In my trip to Reed a few weeks ago, I was asked a very clever question after my talk on my SIMPLE model (a general model of social behavior that I developed for first chapter of my dissertation, downloadable from my research page). Greg Jenson, Allen Neuringer’s very smart Research Assistant, asked me “Have you ever thought about this model as a turing machine with multiple heads?” The answer was then no, but I have since thought about this almost daily and have been speculating that SIMPLE might be even more general than I had previously thought. In addition to being a general model of social interaction, it builds on the most general principles of computation.

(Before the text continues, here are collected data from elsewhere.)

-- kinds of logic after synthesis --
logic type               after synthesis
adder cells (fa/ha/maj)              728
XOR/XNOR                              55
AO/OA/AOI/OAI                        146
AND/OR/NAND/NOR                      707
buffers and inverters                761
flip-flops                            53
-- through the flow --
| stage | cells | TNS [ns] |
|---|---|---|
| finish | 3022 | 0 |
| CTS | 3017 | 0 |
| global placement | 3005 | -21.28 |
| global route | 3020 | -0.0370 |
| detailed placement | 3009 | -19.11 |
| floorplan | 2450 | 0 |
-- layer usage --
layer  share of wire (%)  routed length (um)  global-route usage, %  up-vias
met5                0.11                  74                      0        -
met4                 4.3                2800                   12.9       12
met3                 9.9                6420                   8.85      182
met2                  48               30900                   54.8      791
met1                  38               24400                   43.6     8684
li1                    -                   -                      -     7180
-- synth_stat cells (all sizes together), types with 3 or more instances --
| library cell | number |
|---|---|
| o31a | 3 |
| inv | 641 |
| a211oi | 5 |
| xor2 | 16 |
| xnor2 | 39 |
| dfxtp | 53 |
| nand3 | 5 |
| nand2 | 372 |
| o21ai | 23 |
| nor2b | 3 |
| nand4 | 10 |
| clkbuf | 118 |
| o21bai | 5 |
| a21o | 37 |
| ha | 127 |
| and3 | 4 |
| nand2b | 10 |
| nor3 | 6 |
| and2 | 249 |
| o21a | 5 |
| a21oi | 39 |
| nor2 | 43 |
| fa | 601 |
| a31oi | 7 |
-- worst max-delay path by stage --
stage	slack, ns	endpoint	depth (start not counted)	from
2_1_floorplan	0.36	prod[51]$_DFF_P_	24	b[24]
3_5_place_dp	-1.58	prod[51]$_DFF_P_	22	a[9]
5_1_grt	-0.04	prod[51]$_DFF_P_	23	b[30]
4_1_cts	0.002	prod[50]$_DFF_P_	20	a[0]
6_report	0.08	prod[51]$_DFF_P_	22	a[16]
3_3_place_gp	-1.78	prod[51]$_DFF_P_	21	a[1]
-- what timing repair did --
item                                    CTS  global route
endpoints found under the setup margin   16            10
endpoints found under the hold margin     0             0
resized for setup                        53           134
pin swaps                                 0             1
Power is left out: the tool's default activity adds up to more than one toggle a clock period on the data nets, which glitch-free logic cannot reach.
### src/vku_pkg.sv
`default_nettype none

package vku_pkg;

    // Value width of every stored and reported Q16.16 quantity.
    localparam int VW = 32;
    // Width of an unsigned Q1.16 gain or rate that can reach 1.0.
    localparam int GW = 17;
    // Width of the saturation input, wide enough for every sum in the update.
    localparam int SW = 54;
    // Shared multiplier operand and product widths.
    localparam int MAW = 18;
    localparam int MBW = 35;
    localparam int MPW = MAW + MBW;
    // Divider operand width: magnitudes of w+v and w+v+noise.
    localparam int DW = 34;

    localparam logic [GW-1:0] GAIN_ONE = 17'd65536;

    // Command codes.
    localparam logic CMD_LOAD  = 1'b0;
    localparam logic CMD_TRIAL = 1'b1;

    typedef struct packed {
        logic                 command;
        logic [5:0]           choice;
        logic signed [VW-1:0] outcome;
        logic                 outcome_present;
        logic [GW-1:0]        volatility_rate;
        logic signed [VW-1:0] load_prediction;
        logic signed [VW-1:0] load_volatility;
        logic signed [VW-1:0] load_uncertainty;
    } in_t;

    typedef struct packed {
        logic signed [VW-1:0] prior_prediction;
        logic signed [VW-1:0] prior_volatility;
        logic signed [VW-1:0] prior_uncertainty;
        logic signed [VW-1:0] prediction_error;
        logic [GW-1:0]        learning_rate;
        logic signed [VW-1:0] volatility_error;
        logic                 updated;
    } out_t;

    // Request to the gain divider: both magnitudes are nonzero.
    typedef struct packed {
        logic          start;
        logic [DW-1:0] num;
        logic [DW-1:0] den;
    } div_req_t;

    typedef struct packed {
        logic          done;
        logic [GW-1:0] gain;
    } div_rsp_t;

    // Clamp a wide signed value into the signed value range.
    function automatic logic signed [VW-1:0] sat_val(input logic signed [SW-1:0] x);
        logic signed [VW-1:0] r;
        if ((&x[SW-1:VW-1]) || !(|x[SW-1:VW-1])) begin
            r = x[VW-1:0];
        end else if (x[SW-1]) begin
            r = {1'b1, {(VW-1){1'b0}}};
        end else begin
            r = {1'b0, {(VW-1){1'b1}}};
        end
        return r;
    endfunction

endpackage

`default_nettype wire

### src/vku_div.sv
`default_nettype none

module vku_div
    import vku_pkg::*;
(
    input  wire logic     aclk,
    input  wire logic     aresetn,
    input  wire div_req_t req,
    output div_rsp_t      rsp
);
    typedef enum logic {
        D_IDLE,
        D_RUN
    } dstate_t;

    localparam int QB = GW - 1;

    dstate_t         state_reg;
    logic            done_reg;
    logic [GW-1:0]   gain_reg;
    logic [DW:0]     r_reg;
    logic [DW-1:0]   ud_reg;
    logic [QB-1:0]   q_reg;
    logic [4:0]      cnt_reg;

    logic            ge;
    logic [DW:0]     rsub;
    logic [GW-1:0]   qf;

    // One quotient bit per cycle by restoring subtraction.
    always_comb begin
        ge   = (r_reg >= {1'b0, ud_reg});
        rsub = ge ? (r_reg - {1'b0, ud_reg}) : r_reg;
        qf   = {q_reg, ge};
    end

    always_ff @(posedge aclk) begin
        if (!aresetn) begin
            state_reg <= D_IDLE;
            done_reg  <= 1'b0;
        end else begin
            done_reg <= 1'b0;
            unique case (state_reg)
                D_IDLE: begin
                    if (req.start) begin
                        ud_reg <= req.den;
                        // A quotient of two or more clamps to one at once.
                        if ({1'b0, req.num} >= {req.den, 1'b0}) begin
                            gain_reg <= GAIN_ONE;
                            done_reg <= 1'b1;
                        end else begin
                            r_reg     <= {1'b0, req.num};
                            q_reg     <= '0;
                            cnt_reg   <= 5'(QB);
                            state_reg <= D_RUN;
                        end
                    end
                end
                D_RUN: begin
                    r_reg   <= {rsub[DW-1:0], 1'b0};
                    q_reg   <= qf[QB-1:0];
                    cnt_reg <= cnt_reg - 5'd1;
                    if (cnt_reg == 5'd0) begin
                        gain_reg  <= (qf > GAIN_ONE) ? GAIN_ONE : qf;
                        done_reg  <= 1'b1;
                        state_reg <= D_IDLE;
                    end
                end
                default: state_reg <= D_IDLE;
            endcase
        end
    end

    assign rsp.done = done_reg;
    assign rsp.gain = gain_reg;

endmodule

`default_nettype wire

### config.mk
export PLATFORM = sky130hd
export DESIGN_NAME = vku_div
export DESIGN_NICKNAME = d
export VERILOG_FILES = /design/src/vku_pkg.sv /design/src/vku_div.sv
export SDC_FILE = /design/constraint.sdc
export NUM_CORES = 1
export LEC_CHECK = 0
export BUFFER_PORTS_ARGS = -buffer_cell sky130_fd_sc_hd__buf_4
export CORE_UTILIZATION = 53
export DETAILED_ROUTE_END_ITERATION = 8
export GPL_ROUTABILITY_DRIVEN = 0
export PLACE_DENSITY = 0.8
export SETUP_SLACK_MARGIN = 0.3
export SLEW_MARGIN = 30
export SYNTH_ARGS = -nofsm -noshare
export SYNTH_HDL_FRONTEND = slang
export SYNTH_SLANG_ARGS = --single-unit
export TNS_END_PERCENT = 50
### constraint.sdc
create_clock -name aclk -period 4.6 [get_ports aclk]
set_input_delay 0.23 -clock aclk [delete_from_list [all_inputs] [get_ports aclk]]
set_output_delay 0.23 -clock aclk [all_outputs]
set_load 0.1 [all_outputs]
===== config.mk =====
export PLATFORM = sky130hd
export DESIGN_NAME = sacc_ctrl
export DESIGN_NICKNAME = d
export VERILOG_FILES = /design/src/hw/rtl/sacc_pkg.sv /design/src/hw/rtl/sacc_ctrl.sv
export SDC_FILE = /design/constraint.sdc
export NUM_CORES = 1
export LEC_CHECK = 0
export BUFFER_PORTS_ARGS = -buffer_cell sky130_fd_sc_hd__buf_2
export CORE_AREA = 4 4 41 43
export CTS_BUF_LIST = sky130_fd_sc_hd__clkbuf_8
export CTS_CLUSTER_SIZE = 28
export DETAILED_ROUTE_END_ITERATION = 10
export DIE_AREA = 0 0 45 47
export MAX_ROUTING_LAYER = met4
export PLACE_DENSITY = 0.44
export SLEW_MARGIN = 40
export SYNTH_ARGS = -nofsm -noshare
export SYNTH_HDL_FRONTEND = slang
export SYNTH_SLANG_ARGS = --single-unit

===== constraint.sdc =====
create_clock -name i_clk -period 0.9 [get_ports i_clk]
set_input_delay 0.045 -clock i_clk [delete_from_list [all_inputs] [get_ports i_clk]]
set_output_delay 0.045 -clock i_clk [all_outputs]
set_load 0.02 [all_outputs]
`config.mk`:
```
export PLATFORM = sky130hd
export DESIGN_NAME = spectrum_palette_colormap_top
export DESIGN_NICKNAME = d
export VERILOG_FILES = /design/src/hdl/spc_pkg.sv /design/src/hdl/spectrum_palette_colormap_top.sv
export SDC_FILE = /design/constraint.sdc
export NUM_CORES = 2
export LEC_CHECK = 0
export BUFFER_PORTS_ARGS = -buffer_cell sky130_fd_sc_hd__buf_2
export CAP_MARGIN = 15
export CORE_ASPECT_RATIO = 0.6
export CORE_MARGIN = 8
export CORE_UTILIZATION = 34
export CTS_BUF_LIST = sky130_fd_sc_hd__clkbuf_2 sky130_fd_sc_hd__clkbuf_4 sky130_fd_sc_hd__clkbuf_8
export DETAILED_ROUTE_END_ITERATION = 12
export GPL_ROUTABILITY_DRIVEN = 0
export HOLD_SLACK_MARGIN = 0.06
export PLACE_DENSITY_LB_ADDON = 0.1
export RECOVER_POWER = 50
export SYNTH_ARGS = -nofsm -noshare
export SYNTH_HDL_FRONTEND = slang
export SYNTH_SLANG_ARGS = --single-unit
```
`constraint.sdc`:
```
create_clock -name clk -period 14.1 [get_ports clk]
set_clock_uncertainty 0.05 [all_clocks]
set_input_delay 0.705 -clock clk [delete_from_list [all_inputs] [get_ports clk]]
set_output_delay 0.705 -clock clk [all_outputs]
set_load 0.01 [all_outputs]
```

In SIMPLE (Simulation of agent Interaction through Movement and Production in a Local Environment), agents move along a ring made up of several hundred unique cells, changing the energy level on those cells as they produce and consume energy. This is analogous to a turing machine which has a tape (in SIMPLE, the environment) with multiple squares containing information (energy), a head that can read the tape and alter it (adding or taking away energy) , a table which specifies how the tape is altered and how the head should move based on what is read and current state of the head (decision rules for movement, production and consumption), and a state register which tracks the present state of the head (read more about turing machines on Wikipedia).

It can easily be demonstrated that a turing machine with multiple heads is equivalent to one with just one head. I suspect that the ability of heads to replicate, mutate and terminate themselves (as they can in the SIMPLE model) leads to surprising dynamics that might be difficult to intuit from considering a turing machine with just one head (even though they are analytically equivalent).